### Material for this exercise
==> config.mk <==
export PLATFORM = sky130hd
export DESIGN_NAME = infix_to_postfix_converter
export DESIGN_NICKNAME = d
export VERILOG_FILES = /design/src/hdl/i2p_pkg.sv /design/src/hdl/i2p_cell.sv /design/src/hdl/i2p_stack.sv /design/src/hdl/infix_to_postfix_converter.sv
export VERILOG_INCLUDE_DIRS = /design/src /design/src/hdl
export SDC_FILE = /design/constraint.sdc
export NUM_CORES = 1
export LEC_CHECK = 0
export BUFFER_PORTS_ARGS = -buffer_cell sky130_fd_sc_hd__buf_2
export CORE_ASPECT_RATIO = 0.75
export CORE_MARGIN = 2
export CORE_UTILIZATION = 50
export CTS_BUF_LIST = sky130_fd_sc_hd__clkbuf_4 sky130_fd_sc_hd__clkbuf_8
export DETAILED_ROUTE_END_ITERATION = 10
export GPL_TIMING_DRIVEN = 0
export PLACE_DENSITY = 0.8
export SETUP_SLACK_MARGIN = 0.1
export SYNTH_ARGS = -nofsm -noshare
export SYNTH_HDL_FRONTEND = slang
export SYNTH_SLANG_ARGS = --single-unit
==> constraint.sdc <==
create_clock -name clock -period 8.17 [get_ports clock]
set_input_delay 0.817 -clock clock [delete_from_list [all_inputs] [get_ports clock]]
set_output_delay 0.817 -clock clock [all_outputs]
set_load 0.02 [all_outputs]
File: config.mk
export PLATFORM = sky130hd
export DESIGN_NAME = radix_number_to_text
export DESIGN_NICKNAME = d
export VERILOG_FILES = /design/src/hdl/rnt_pkg.sv /design/src/hdl/radix_number_to_text.sv /design/src/hdl/rnt_divider.sv /design/src/hdl/rnt_digit_mem.sv
export SDC_FILE = /design/constraint.sdc
export NUM_CORES = 1
export LEC_CHECK = 0
export BUFFER_PORTS_ARGS = -buffer_cell sky130_fd_sc_hd__buf_4
export CAP_MARGIN = 20
export CORE_MARGIN = 8
export CORE_UTILIZATION = 37
export CTS_CLUSTER_SIZE = 14
export DETAILED_ROUTE_END_ITERATION = 12
export SYNTH_ARGS = -nofsm -noshare
export SYNTH_HDL_FRONTEND = slang
export SYNTH_SLANG_ARGS = --single-unit
File: constraint.sdc
create_clock -name clk_i -period 18.1 [get_ports clk_i]
set_clock_uncertainty 0.2 [all_clocks]
set_input_delay 0.905 -clock clk_i [delete_from_list [all_inputs] [get_ports clk_i]]
set_output_delay 0.905 -clock clk_i [all_outputs]
set_load 0.1 [all_outputs]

### What needs to be done
When you reach the line containing "export GPL_TIMING_DRIVEN = 0" in the data above, start copying exactly, and stop after the line containing "set_output_delay 0.817 -clock".

### Solution to this problem
export GPL_TIMING_DRIVEN = 0
export PLACE_DENSITY = 0.8
export SETUP_SLACK_MARGIN = 0.1
export SYNTH_ARGS = -nofsm -noshare
export SYNTH_HDL_FRONTEND = slang
export SYNTH_SLANG_ARGS = --single-unit
==> constraint.sdc <==
create_clock -name clock -period 8.17 [get_ports clock]
set_input_delay 0.817 -clock clock [delete_from_list [all_inputs] [get_ports clock]]
set_output_delay 0.817 -clock clock [all_outputs]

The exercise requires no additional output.